Defying traditional notions of dance, Anna Halprin has extended its boundaries to address social issues, build community, foster both physical and emotional healing, and connect people to nature. In response to the racial unrest of the 1960s, she brought together a group of all-black and a group of all-white dancers in a collaborative performance, Ceremony of Us. She then formed the first multiracial dance company and increasingly focused on social justice themes. When she was diagnosed with cancer in the early 1970s, she used dance as part of her healing process and subsequently created innovative dance programs for cancer and AIDS patients. An early pioneer in the use of expressive arts for healing, she co-founded the Tamalpa Institute with her daughter Daria in 1978. Today, the Tamalpa’s ArtCorps program continues a vision close to Anna’s heart: using dance as a healing and peace-making force for people all over the world.

Isak Immanuel is an interdisciplinary artist, dancer, and choreographer making work within quotidian spaces, theaters, galleries, and for camera.
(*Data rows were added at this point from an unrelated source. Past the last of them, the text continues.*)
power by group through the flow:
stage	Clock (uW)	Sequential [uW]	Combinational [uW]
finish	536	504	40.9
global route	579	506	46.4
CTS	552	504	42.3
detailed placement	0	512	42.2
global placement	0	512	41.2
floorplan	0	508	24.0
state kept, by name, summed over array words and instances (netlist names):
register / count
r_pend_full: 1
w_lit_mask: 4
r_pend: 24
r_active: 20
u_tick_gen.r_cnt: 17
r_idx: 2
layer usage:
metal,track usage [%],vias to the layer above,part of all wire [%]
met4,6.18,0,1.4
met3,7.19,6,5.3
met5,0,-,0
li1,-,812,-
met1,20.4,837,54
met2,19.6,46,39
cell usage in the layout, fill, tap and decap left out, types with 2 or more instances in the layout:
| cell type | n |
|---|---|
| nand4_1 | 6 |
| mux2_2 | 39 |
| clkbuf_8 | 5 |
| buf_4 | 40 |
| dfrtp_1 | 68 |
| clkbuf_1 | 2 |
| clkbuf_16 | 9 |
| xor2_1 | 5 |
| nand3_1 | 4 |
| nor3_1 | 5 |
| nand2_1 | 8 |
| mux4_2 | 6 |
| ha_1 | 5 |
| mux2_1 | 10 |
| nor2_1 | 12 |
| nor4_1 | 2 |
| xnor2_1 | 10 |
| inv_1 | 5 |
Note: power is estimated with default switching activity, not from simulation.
He is the artistic director and primary choreographer for Tableau Stations. Recent work was at the Attakkalari India Biennial in Bangalore, India, Akiyoshidai International Art Village, ST Spot, and Dance Box in Japan, at the Taipei International Artist Village and the HweiLan International Artists Workshop in Taiwan, Moving_Movimento – Fabrica Europa in Italy, Dock11, ADA, and F40 Theatre in Berlin, CESTA (Cultural Exchange Station Tabor Arts) in the Czech Republic, and at New Langton Arts, CounterPULSE, SOMArts Cultural Center, OffCenter, Headlands Center for the Arts, and Djerassi in the San Francisco Bay Area, US. In 2009, photographs and text from the project Clothes x Sun was featured in the European dance magazine tanz (formerly ballettanz). In 2010, he was awarded fellowship from the Japan-US Friendship Commission and the National Endowment for the Arts. In 2012, work was nominated for the 7th International Choreography Competition – no ballet in Ludwigshafen, Germany. in 2014, while in residence at Dance Box Kobe / Maizuru RB in Japan, the work “Wind Stations – a curation of missing people” was developed. For 2015, he was selected for a Tending Space Fellowship from the Hemera Foundation.
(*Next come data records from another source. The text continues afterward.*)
===== config.mk =====
export PLATFORM = sky130hd
export DESIGN_NAME = adder_wb_regs
export DESIGN_NICKNAME = d
export VERILOG_FILES = /design/src/rtl/adder_wb_pkg.sv /design/src/rtl/adder_wb_core.sv /design/src/rtl/adder_wb_regs.sv
export SDC_FILE = /design/constraint.sdc
export NUM_CORES = 1
export LEC_CHECK = 0
export CAP_MARGIN = 30
export CORE_MARGIN = 2
export CORE_UTILIZATION = 45
export CTS_BUF_LIST = sky130_fd_sc_hd__clkbuf_4 sky130_fd_sc_hd__clkbuf_8
export DETAILED_ROUTE_END_ITERATION = 16
export PLACE_DENSITY_LB_ADDON = 0.1
export SLEW_MARGIN = 30
export SYNTH_ARGS = -nofsm -noshare
export SYNTH_HDL_FRONTEND = slang
export SYNTH_SLANG_ARGS = --single-unit

===== constraint.sdc =====
create_clock -name wb_clk_i -period 3.6 [get_ports wb_clk_i]
set_input_delay 0.72 -clock wb_clk_i [delete_from_list [all_inputs] [get_ports wb_clk_i]]
set_output_delay 0.72 -clock wb_clk_i [all_outputs]
set_load 0.02 [all_outputs]

===== src/rtl/adder_wb_pkg.sv =====
// -----------------------------------------------------------------------------
// adder_wb_pkg
// Shared definitions for the Wishbone-controlled adder block:
//   - register offsets as word indices (byte offset >> 2, matched on adr[7:2])
//   - CTRL and STATUS bit positions
//   - compute sequencer state encoding
// -----------------------------------------------------------------------------
package adder_wb_pkg;

  // Word indices: OPA 0x00, OPB 0x04, CTRL 0x08, RESULT 0x0C, STATUS 0x10
  localparam logic [5:0] OFS_OPA    = 6'h00;
  localparam logic [5:0] OFS_OPB    = 6'h01;
  localparam logic [5:0] OFS_CTRL   = 6'h02;
  localparam logic [5:0] OFS_RESULT = 6'h03;
  localparam logic [5:0] OFS_STATUS = 6'h04;

  localparam int unsigned CTRL_START    = 0;
  localparam int unsigned CTRL_ACC      = 1;
  localparam int unsigned CTRL_PINSRC   = 2;
  localparam int unsigned CTRL_OE       = 3;
  localparam int unsigned CTRL_IRQ_MASK = 4;

  localparam int unsigned STAT_BUSY    = 0;
  localparam int unsigned STAT_DONE    = 1;
  localparam int unsigned STAT_CNT_LSB = 8;

  typedef enum logic [1:0] {
    IDLE = 2'd0,
    LOAD = 2'd1,
    ADD  = 2'd2
  } state_t;

endpackage


===== src/rtl/adder_wb_core.sv =====
// -----------------------------------------------------------------------------
// adder_wb_core
// Compute sequencer for the bus-driven adder: IDLE -> LOAD -> ADD -> IDLE.
// LOAD captures the operands, ADD registers the WIDTH+1 bit sum, sets DONE
// and bumps the wrapping operation counter.
// Ports:
//   clk, rst_n       clock, asynchronous active-low reset
//   i_start          start pulse (ignored unless IDLE)
//   i_clr_done       clear DONE (loses to a same-cycle set)
//   i_acc, i_pinsrc  operand source selects
//   i_opa, i_opb     register operands
//   i_pin_a, i_pin_b pin operands
//   o_result         last result {carry, sum}
//   o_done, o_busy   status flags
//   o_count          completed operation count
// -----------------------------------------------------------------------------
module adder_wb_core
  import adder_wb_pkg::*;
#(
  parameter int unsigned WIDTH = 8,
  parameter int unsigned CNT_W = 8
) (
  input  logic             clk,
  input  logic             rst_n,
  input  logic             i_start,
  input  logic             i_clr_done,
  input  logic             i_acc,
  input  logic             i_pinsrc,
  input  logic [WIDTH-1:0] i_opa,
  input  logic [WIDTH-1:0] i_opb,
  input  logic [WIDTH-1:0] i_pin_a,
  input  logic [WIDTH-1:0] i_pin_b,
  output logic [WIDTH:0]   o_result,
  output logic             o_done,
  output logic             o_busy,
  output logic [CNT_W-1:0] o_count
);

  state_t           r_state;
  state_t           w_state_nxt;
  logic [WIDTH-1:0] r_a;
  logic [WIDTH-1:0] r_b;
  logic [WIDTH:0]   r_result;
  logic             r_done;
  logic [CNT_W-1:0] r_count;
  logic [WIDTH:0]   w_sum;

  always_ff @(posedge clk or negedge rst_n) begin
    if (!rst_n) begin
      r_state <= IDLE;
    end else begin
      r_state <= w_state_nxt;
    end
  end

  always_comb begin
    w_state_nxt = r_state;
    case (r_state)
      IDLE:    if (i_start) w_state_nxt = LOAD;
      LOAD:    w_state_nxt = ADD;
      ADD:     w_state_nxt = IDLE;
      default: w_state_nxt = IDLE;
    endcase
  end

  assign w_sum = {1'b0, r_a} + {1'b0, r_b};

  always_ff @(posedge clk or negedge rst_n) begin
    if (!rst_n) begin
      r_a      <= '0;
      r_b      <= '0;
      r_result <= '0;
      r_done   <= 1'b0;
      r_count  <= '0;
    end else begin
      if (r_state == LOAD) begin
        r_a <= i_pinsrc ? i_pin_a : i_opa;
        // Accumulate mode feeds the previous sum back in as operand b
        r_b <= i_acc ? r_result[WIDTH-1:0] : (i_pinsrc ? i_pin_b : i_opb);
      end
      if (r_state == ADD) begin
        r_result <= w_sum;
        r_count  <= r_count + 1'b1;
      end
      // Set has priority over a RESULT read in the same cycle
      if (r_state == ADD) begin
        r_done <= 1'b1;
      end else if (i_clr_done) begin
        r_done <= 1'b0;
      end
    end
  end

  assign o_result = r_result;
  assign o_done   = r_done;
  assign o_busy   = (r_state != IDLE);
  assign o_count  = r_count;

endmodule


===== src/rtl/adder_wb_regs.sv =====
// -----------------------------------------------------------------------------
// adder_wb_regs
// Wishbone classic responder exposing the 8-bit adder to the management SoC.
// Decodes adr[31:8] against BASE_ADDR, acks one cycle after a hit (never on
// consecutive cycles), holds OPA/OPB/CTRL and registers read data into the
// ack cycle. The compute sequencer lives in adder_wb_core.
// Optional feature macro: ADDER_WB_IRQ_EN (user_irq = DONE gated by
// CTRL[4] IRQ_MASK); when undefined user_irq is 0 and CTRL[4] is absent.
// Ports:
//   wb_clk_i, wb_rst_ni      clock, asynchronous active-low reset
//   wbs_cyc_i/stb_i/we_i     bus cycle, strobe, write enable
//   wbs_sel_i, wbs_adr_i     byte selects, byte address
//   wbs_dat_i / wbs_dat_o    write / read data
//   wbs_ack_o                acknowledge
//   io_in                    pin operands {b, a}
//   io_out, io_oeb           last result, active-low output enables
//   user_irq                 done interrupt
// -----------------------------------------------------------------------------
module adder_wb_regs
  import adder_wb_pkg::*;
#(
  parameter logic [31:0] BASE_ADDR = 32'h3000_0000,
  parameter int unsigned WIDTH     = 8,
  parameter int unsigned CNT_W     = 8
) (
  input  logic        wb_clk_i,
  input  logic        wb_rst_ni,
  input  logic        wbs_cyc_i,
  input  logic        wbs_stb_i,
  input  logic        wbs_we_i,
  input  logic [3:0]  wbs_sel_i,
  input  logic [31:0] wbs_adr_i,
  input  logic [31:0] wbs_dat_i,
  output logic        wbs_ack_o,
  output logic [31:0] wbs_dat_o,
  input  logic [15:0] io_in,
  output logic [8:0]  io_out,
  output logic [8:0]  io_oeb,
  output logic        user_irq
);

  logic             r_ack;
  logic [31:0]      r_dat;
  logic [WIDTH-1:0] r_opa;
  logic [WIDTH-1:0] r_opb;
  logic             r_acc;
  logic             r_pinsrc;
  logic             r_oe;
`ifdef ADDER_WB_IRQ_EN
  logic             r_irq_mask;
`endif

  logic             w_hit;
  logic             w_wr;
  logic             w_rd;
  logic [5:0]       w_ofs;
  logic             w_start;
  logic             w_clr_done;
  logic [31:0]      w_rdata;
  logic [WIDTH:0]   w_result;
  logic             w_done;
  logic             w_busy;
  logic [CNT_W-1:0] w_count;
  logic             w_unused;

  // Blocking on r_ack forces at least one idle cycle between acks
  assign w_hit = wbs_cyc_i & wbs_stb_i & ~r_ack &
                 (wbs_adr_i[31:8] == BASE_ADDR[31:8]);
  assign w_wr  = w_hit & wbs_we_i & wbs_sel_i[0];
  assign w_rd  = w_hit & ~wbs_we_i;
  assign w_ofs = wbs_adr_i[7:2];

  assign w_start    = w_wr & (w_ofs == OFS_CTRL) & wbs_dat_i[CTRL_START];
  assign w_clr_done = w_rd & (w_ofs == OFS_RESULT);

  always_comb begin
    w_rdata = '0;
    case (w_ofs)
      OFS_OPA:    w_rdata[WIDTH-1:0] = r_opa;
      OFS_OPB:    w_rdata[WIDTH-1:0] = r_opb;
      OFS_CTRL: begin
        w_rdata[CTRL_ACC]    = r_acc;
        w_rdata[CTRL_PINSRC] = r_pinsrc;
        w_rdata[CTRL_OE]     = r_oe;
`ifdef ADDER_WB_IRQ_EN
        w_rdata[CTRL_IRQ_MASK] = r_irq_mask;
`endif
      end
      OFS_RESULT: w_rdata[WIDTH:0] = w_result;
      OFS_STATUS: begin
        w_rdata[STAT_BUSY]               = w_busy;
        w_rdata[STAT_DONE]               = w_done;
        w_rdata[STAT_CNT_LSB +: CNT_W]   = w_count;
      end
      default:    w_rdata = '0;
    endcase
  end

  always_ff @(posedge wb_clk_i or negedge wb_rst_ni) begin
    if (!wb_rst_ni) begin
      r_ack      <= 1'b0;
      r_dat      <= '0;
      r_opa      <= '0;
      r_opb      <= '0;
      r_acc      <= 1'b0;
      r_pinsrc   <= 1'b0;
      r_oe       <= 1'b0;
`ifdef ADDER_WB_IRQ_EN
      r_irq_mask <= 1'b0;
`endif
    end else begin
      r_ack <= w_hit;
      r_dat <= w_rd ? w_rdata : '0;
      if (w_wr) begin
        case (w_ofs)
          OFS_OPA: r_opa <= wbs_dat_i[WIDTH-1:0];
          OFS_OPB: r_opb <= wbs_dat_i[WIDTH-1:0];
          OFS_CTRL: begin
            r_acc    <= wbs_dat_i[CTRL_ACC];
            r_pinsrc <= wbs_dat_i[CTRL_PINSRC];
            r_oe     <= wbs_dat_i[CTRL_OE];
`ifdef ADDER_WB_IRQ_EN
            r_irq_mask <= wbs_dat_i[CTRL_IRQ_MASK];
`endif
          end
          default: ;
        endcase
      end
    end
  end

  adder_wb_core #(
    .WIDTH (WIDTH),
    .CNT_W (CNT_W)
  ) u_core (
    .clk        (wb_clk_i),
    .rst_n      (wb_rst_ni),
    .i_start    (w_start),
    .i_clr_done (w_clr_done),
    .i_acc      (r_acc),
    .i_pinsrc   (r_pinsrc),
    .i_opa      (r_opa),
    .i_opb      (r_opb),
    .i_pin_a    (io_in[WIDTH-1:0]),
    .i_pin_b    (io_in[8 +: WIDTH]),
    .o_result   (w_result),
    .o_done     (w_done),
    .o_busy     (w_busy),
    .o_count    (w_count)
  );

  assign wbs_ack_o = r_ack;
  assign wbs_dat_o = r_dat;
  assign io_out    = w_result;
  assign io_oeb    = {9{~r_oe}};

`ifdef ADDER_WB_IRQ_EN
  assign user_irq = w_done & ~r_irq_mask;
`else
  assign user_irq = 1'b0;
`endif

  // Bus bits with no register behind them
  assign w_unused = ^{wbs_dat_i, wbs_sel_i[3:1], wbs_adr_i[1:0], io_in};

endmodule


==> out/metrics.yaml, run 1 <==
status: "finished, final reports clean"
ys_seq_area_share_pct: 46.39
synth_common_cells: "dfrtp_1 (72), nand2_1 (36), buf_4 (25)"
worstPathMaxFanout: 8
path_cells: "clkdlybuf4s50_1 > nor4_4 > nand4_1 > nor3_4 > mux2_4"
synth-compound-area-share_pct: 9.246
cts_max_level: 3
ys_ff_latch: 72
antenna_cells: 0
grt_max_degree: 43
initial_core_util_pct: 46.80
hold_path.class: "primary input to asynchronous set/reset pin"
cts-hold-fix-buffers: 0
ant_nets: 0
synth_top_family_by_area: "simple AND/OR/NAND/NOR gates"
vias_per_cell: 5.255
crit_buf_inv: 1
synthArstFlopShare_pct: 100.0
dp_hpwl_um: 6599
track_usage_pct: 19.63
post-route-period-util_pct: 70.73
wire_per_inst_um: 15.93
cp-end-kind: "flop"
die_w_um: 96.90
critPathKind: "primary input to flop"
critical_path.max_stage_delay_ns: 0.54
cellLeakagePower_nw: 2.167
die_y_um: 96.90
setup-violations-final: 0
rows: 33
cts_made_buffers: 9
core_area_um2: 8299
grt_pass1_wl_um: 14710
clk-insertion-delay-late_ns: 0.35
synth.area.mux_share_pct: 12.95
fin_skew_ns: 0.01001
yosys_most_used_dff: "dfrtp_1"
cp-start-kind: "primary input"
nFillCells: 744
syn-cell-area_um2: 3884
power_density_nw_per_um2: 310.3
synth_most_common_cell: "dfrtp_1"
die_area_um2: 9390
post_cts_resize_count: 0
finalHoldViolCount: 0
synthSimpleGateAreaFrac_pct: 19.49
clk_pin_slew_ns: 0.09
drive_above_1_share_pct: 13.26
netlist_instances: 352
multi_input_area_um2: 1888
postCtsSetupBuffers: 0
gp_congestion: 0.8345
drt_iter0_markers: 117
yosysTopAreaCell: "dfrtp_1"
fin_cells: 550
ios: 141
synthTopCellsByArea: "dfrtp_1 (46%), buf_4 (4.8%), mux2i_1 (4.6%)"
synth_xor_area_share_pct: 1.804
dp.cells: 534
drcViolationCount: 0
irDropWorstVdd_mv: 0.1877
wl_um: 8764
root_buffer: "clkbuf_8"
cts_tree: "done"
ff_latch_area_um2: 1802
min_period_ns: 2.546
tightestPinTransition_ns: 0.9407
slowest_stage: "nor3_4"
syn_area_per_cell_um2: 11.03
fin_nets: 539
relSlewSlack_pct: 37.29
drt_pass1_iterations: 4
required_ns: 3.84
rrSetupSlack_ns: 1.41
cp.arrival_ns: 2.78
timing.fmax_mhz: 392.7
slew_violations: 0
synth_fa_ha_area_share_pct: 3.415
max_cap_violations: 0
vias: 2890
cts_max_path_buffers: 2
power_mw: 1.549
gr-total-overflow: 0
cts.sinks: 72
grt_pass1_vias: 2833
setup_tns_ns: 0
rsz0062_at_grt: "false"
area_growth_pct: 28.54
synth_edf_count: 0
antenna_found_initial: 0
synth_top_area_share_pct: 46.39
path_delay_family: "simple AND/OR/NAND/NOR gates"
ys_warn_count: 0
ys_types: 54
port_buffers: 94
==> worst reg2reg max path: stages, from the launching register on <==
cell and delay [ns]:
dfrtp_1 0.39, ha_1 0.25, fa_1 0.41, a21oi_1 0.26
o21ai_0 0.18, o311a_1 0.35, o31ai_1 0.25
==> cell families (layout without fill, tap and decap cells) <==
logic type | after synthesis | after routing
flip-flops | 72 | 72
XOR/XNOR | 8 | 8
buffers and inverters | 42 | 119
AO/OA/AOI/OAI | 56 | 56
AND/OR/NAND/NOR | 120 | 120
adder cells (fa/ha/maj) | 10 | 10
other | 1 | 17
multiplexers | 43 | 43
==> flip-flops by register name (all words and copies together), names as in the netlist <==
signal           count
r_acc                1
r_oe                 1
r_opa                8
r_opb                8
r_pinsrc             1
u_core.o_count       8
u_core.o_done        1
u_core.o_result      9
u_core.r_a           8
u_core.r_b           8
u_core.r_state       2
wbs_ack_o            1
wbs_dat_o           16
==> worst paths after layout <==
path                       cells past startpoint            endpoint               from
max                                            5            r_opa[4]       wbs_adr_i[4]
min                                            1       wbs_dat_o[10]          wb_rst_ni
max reg2reg                                    6  u_core.o_result[6]      u_core.r_b[0]
min reg2reg                                    1   u_core.o_count[6]  u_core.o_count[6]
max in group asynchronous                      2            r_opa[6]          wb_rst_ni
min in group wb_clk_i                          1   u_core.o_count[6]  u_core.o_count[6]
==> per-layer routing <==
layer / vias up / GRT usage (%) / wire [um]
li1: 1394 / - / -
met1: 1390 / 25.46 / 3799
met2: 94 / 32.53 / 4339
met3: 12 / 4.552 / 483
met4: 0 / 6.501 / 141
met5: - / 0 / 0
==> per-stage QoR <==
step	setup slack [ns]	hold slack, ns	area (um2)	utilization (%)
floorplan	1.447	0.4244	3944	-
global placement	0.7037	0.4571	4803	57.88
global route	0.9100	0.3673	4992	60.15
detailed placement	0.6823	0.4741	4803	57.88
finish	1.054	0.3338	4992	60.15
CTS	1.048	0.4911	4987	60.09
==> cell type report <==
type,count,share of cell area [%]
clock buffers,9,2.481
clock inverters,7,1.203
inverters,5,0.3759
multi-input cells,254,37.82
flip-flops and latches,72,36.09
well taps,105,2.632
repair buffers,98,19.40
==> where the power goes <==
group          internal, mW  switching (mW)
sequential            0.808   0.00000000252
clock                 0.262           0.348
combinational        0.0672          0.0637
total                  1.14           0.412
==> cell usage in the layout (no fill, tap or decap), drive strengths merged, types with 3 or more instances in the layout <==
cell type,instances
clkbuf,9
nand4,7
mux2,24
inv,9
conb,17
clkinvlp,3
nand2b,3
o31ai,3
clkdlybuf4s50,93
nor2,24
nor4,7
ha,9
nand2,36
and3,4
a21oi,10
dfrtp,72
nand3,4
a22oi,7
xnor2,7
and2,9
nor2b,6
buf,5
nor3,9
mux2i,18
o21ai,19
No activity file was read; power rests on OpenSTA's default activity.
==> run 2: changes to the inputs <==
--- a/config.mk
+++ b/config.mk
@@ -7,7 +7,7 @@
 export LEC_CHECK = 0
 export CAP_MARGIN = 30
 export CORE_MARGIN = 2
-export CORE_UTILIZATION = 45
+export CORE_UTILIZATION = 42
 export CTS_BUF_LIST = sky130_fd_sc_hd__clkbuf_4 sky130_fd_sc_hd__clkbuf_8
 export DETAILED_ROUTE_END_ITERATION = 16
 export PLACE_DENSITY_LB_ADDON = 0.1
==> constraint.sdc (replaced) <==
create_clock -name wb_clk_i -period 2.15 [get_ports wb_clk_i]
set_input_delay 0.43 -clock wb_clk_i [delete_from_list [all_inputs] [get_ports wb_clk_i]]
set_output_delay 0.43 -clock wb_clk_i [all_outputs]
set_load 0.02 [all_outputs]
==> run 2 against run 1 <==
  * Via count is 1.7% higher
  * Sequential power increased by 67%
  * Sequential share of layout area decreased by 1.6 points
  * Utilization decreased by 2.9 points
  * Clock skew is 0.0032 ns higher
  * Wire length grew 0.46%
  * Register-to-register slack worse by 1.3 ns
  * Critical path type is now flop to flop
  * Critical endpoint is now u_core.o_result[6]
  * Largest cell class unchanged
==> out/metrics.yaml, run 2 (synthesized netlist as in run 1, its figures left out) <==
vias_per_cell: 5.076
track_usage_pct: 18.27
antenna_found_initial: 0
final_cell_mix: "clkdlybuf4s50_1 (93), dfrtp_1 (72), nand2_1 (36)"
grt_pass1_vias: 2856
whs_ns: 0.08945
power_mw: 2.637
root_buffer: "clkbuf_8"
layout_commonest_cell: "clkdlybuf4s50_1"
gr-total-overflow: 0
fin_nets: 562
power.switching_uw: 706.4
die_w_um: 100.2
p_sw_share_pct: 26.79
irDropWorstVdd_mv: 0.3099
finalHoldViolCount: 0
p_clk_share_pct: 40.0
clk_pin_slew_ns: 0.09
status: "finished, final reports clean"
post-place-ws_ns: -0.2026
cts_max_path_buffers: 2
post-route-period-util_pct: 95.60
timing.rr.end: "u_core.o_result[6]"
cts_made_buffers: 9
relSlewSlack_pct: 63.86
rsz0062_at_grt: "false"
rr_startpoint: "u_core.r_b[0]"
rows: 35
cts_max_level: 3
drt_pass1_iterations: 4
timing.fmax_mhz: 486.5
drcViolationCount: 0
vias: 2939
dp.cells: 563
cp-start-kind: "flop"
clk-insertion-delay-late_ns: 0.35
initial_core_util_pct: 42.64
worstPathMaxFanout: 3
required_ns: 2.40
gp_congestion: 0.8330
fin_cells: 579
antenna_cells: 0
core_area_um2: 9109
critPathKind: "flop to flop"
power_density_nw_per_um2: 505.4
dp_hpwl_um: 6669
cts_tree: "done"
fin_skew_ns: 0.01322
grt_pass1_wl_um: 14200
area_growth_pct: 34.34
wl_um: 8804
port_buffers: 94
setup_tns_ns: 0
rr_worst_depth: 6
power_frac_comb_pct: 8.7
largest_register_ffs: 16
postCtsSetupBuffers: 0
cp.arrival_ns: 2.31
postLayoutCellArea_um2: 5218
ant_nets: 0
cts-hold-fix-buffers: 0
layout_setup_ws_ns: 0.09455
post-route-util_pct: 57.28
hold_path.class: "primary input to asynchronous set/reset pin"
die_y_um: 100.2
grt_max_degree: 73
drive_above_1_share_pct: 17.52
nFillCells: 787
cellLeakagePower_nw: 2.307
max_cap_violations: 0
cts.sinks: 72
rrSetupSlack_ns: 0.09
drt_iter0_markers: 126
die_area_um2: 10030
seqPwrFrac_pct: 51.3
placed_area_um2: 5021
setup-violations-final: 0
slew_violations: 0
wire_per_inst_um: 15.21
multi_input_area_um2: 1889
internal_power_mw: 1.930
ios: 141
min_period_ns: 2.055
tightestPinTransition_ns: 0.5284
cp-end-kind: "flop"
ff_latch_area_um2: 1802
## run 2: layout make-up
cell class                      count  share of cell area [%]
Inverter                            5                  0.3597
Multi-Input combinational cell    254                   36.21
Sequential cell                    72                   34.53
Timing Repair Buffer              121                   22.54
Clock inverter                      7                   1.319
Tap cell                          111                   2.662
Clock buffer                        9                   2.374
## run 2: per-layer routing
metal / share of wire [%] / track usage, %
met1: 45 / 23.90
met2: 49 / 30.41
met3: 4.8 / 4.596
met4: 0.86 / 4.742
met5: 0 / 0
## run 2: worst max-delay path: stages (launching register included)
cell     delay (ns)
dfrtp_1        0.39
ha_1           0.25
fa_1           0.43
a21oi_2        0.19
o21ai_1        0.12
o311a_1        0.33
o31ai_1        0.26
## run 2: what timing repair did
action                                  CTS  global route
resized for setup                         0             2
hold endpoints to repair                  0             0
endpoints found under the setup margin    0             2
## run 2: power groups by stage
stage	sequential (mW)	combinational (mW)	clock [mW]
finish	1.35	0.230	1.05
global route	1.35	0.248	1.15
CTS	1.35	0.233	1.09
detailed placement	1.38	0.232	0
global placement	1.38	0.231	0
floorplan	1.38	0.0773	0
## run 2: worst max path at each step
stage | startpoint | to | slack, ns | cells past startpoint
2_1_floorplan | u_core.r_b[0] | u_core.o_result[6] | 0.22 | 6
3_3_place_gp | wbs_adr_i[9] | r_oe | -0.17 | 6
3_5_place_dp | wbs_adr_i[17] | wbs_dat_o[5] | -0.20 | 5
4_1_cts | u_core.r_b[0] | u_core.o_result[6] | 0.01 | 6
5_1_grt | u_core.r_b[0] | u_core.o_result[6] | 0.007 | 6
6_report | u_core.r_b[0] | u_core.o_result[6] | 0.09 | 6
==> run 3: changes to the inputs <==
--- a/config.mk
+++ b/config.mk
@@ -11,7 +11,7 @@
 export CTS_BUF_LIST = sky130_fd_sc_hd__clkbuf_4 sky130_fd_sc_hd__clkbuf_8
 export DETAILED_ROUTE_END_ITERATION = 16
 export PLACE_DENSITY_LB_ADDON = 0.1
-export SLEW_MARGIN = 30
+export SLEW_MARGIN = 15
 export SYNTH_ARGS = -nofsm -noshare
 export SYNTH_HDL_FRONTEND = slang
 export SYNTH_SLANG_ARGS = --single-unit
==> results of run 3 <==
Final layout, timing and power as in run 2 (identical DEF).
Tableau Stations is an interdisciplinary arts platform engaging local and global questions of place. Creating work between dance and the visual arts, it was initiated (with the project Floor of Sky in 2004) by interdisciplinary artist, dancer, and choreographer Isak Immanuel. The impetus of the work came from an inquiry on how to negotiate contemporary public spaces of a city with the intimacies and economies of individual bodies. The projects shift between static and kinetic notions of identity, material, and environment. Here, inquiries to sight/site-specificity are actively engaged. Ongoing, it is work in the area of travel, absence, inversion, and how to open a map through collaboration and experimentation.